--- SUPPLIED RECORDS Enclosed Below ---

From an optimization exercise on the open Yosys and OpenROAD flow, aimed at small area, a short achievable clock period and few clock cycles per item; shortcuts taken in it are not production practice.
Function was not checked in any run shown here: the RTL went through the layout flow alone.

[design/flow/standard.sh]
#!/bin/bash
# synth_recipe.tcl (not shown) runs the flow's synth.tcl, then flattens the netlist and writes it again
# the make line also repeats each setting of config.mk as NAME=value (left out here)
make -C /OpenROAD-flow-scripts/flow DESIGN_CONFIG=/design/flow/config.mk WORK_HOME=/design/flow/orfs CLKGATE_MAP_FILE= SYNTH_SCRIPT=/design/flow/synth_recipe.tcl "${@:-finish}"
[design/flow/flow/run.sh]
#!/bin/bash
# The standard layout with three changes in how it is made (the SDC is unchanged):
#  - timing repair aims at a 5 ns period (SETUP_SLACK_MARGIN=10),
#  - the port buffers are buf_1 cells,
#  - after the standard synthesis, fix_inv.py removes inverter pairs that Yosys's
#    full-adder extraction leaves around full adders (registers are not touched).
# Each step's full output goes to a log file of its own in this folder.
set -euo pipefail
ARGS=(SETUP_SLACK_MARGIN=10.7 "BUFFER_PORTS_ARGS=-buffer_cell sky130_fd_sc_hd__buf_1")
RES=orfs/results/sky130hd/keyhash/base
bash standard.sh "${ARGS[@]}" synth > standard_synth.log 2>&1
cp "$RES/1_2_yosys.v" 1_2_yosys.standard.v
python3 flow/fix_inv.py 1_2_yosys.standard.v 1_2_yosys.fixed.v > fix_inv.log 2>&1
cp 1_2_yosys.fixed.v "$RES/1_2_yosys.v"
rm -f "$RES/1_synth.odb" "$RES/1_synth.sdc"
bash standard.sh "${ARGS[@]}" finish > standard_finish.log 2>&1
[design/flow/config.mk]
export PLATFORM = sky130hd
export DESIGN_NAME = keyhash
export DESIGN_NICKNAME = keyhash
export VERILOG_FILES = /design/flow/design.v
export SDC_FILE = /design/flow/constraint.sdc
export NUM_CORES = 4
export LEC_CHECK = 0
export ABC_CLOCK_PERIOD_IN_PS = 4500
export CAP_MARGIN = 20
export CORE_MARGIN = 2
export CORE_UTILIZATION = 40
export CTS_CLUSTER_DIAMETER = 100
export CTS_CLUSTER_SIZE = 20
export PLACE_DENSITY = 0.6
export SLEW_MARGIN = 20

--- End of Enclosed SUPPLIED RECORDS ---

### ACTION ITEM:
Repeat the lines from the one containing "export NUM_CORES = 4" through the end of the listing, exactly and without any other lines; both ends are included.

### OUTPUT FOR THIS EXERCISE:
export NUM_CORES = 4
export LEC_CHECK = 0
export ABC_CLOCK_PERIOD_IN_PS = 4500
export CAP_MARGIN = 20
export CORE_MARGIN = 2
export CORE_UTILIZATION = 40
export CTS_CLUSTER_DIAMETER = 100
export CTS_CLUSTER_SIZE = 20
export PLACE_DENSITY = 0.6
export SLEW_MARGIN = 20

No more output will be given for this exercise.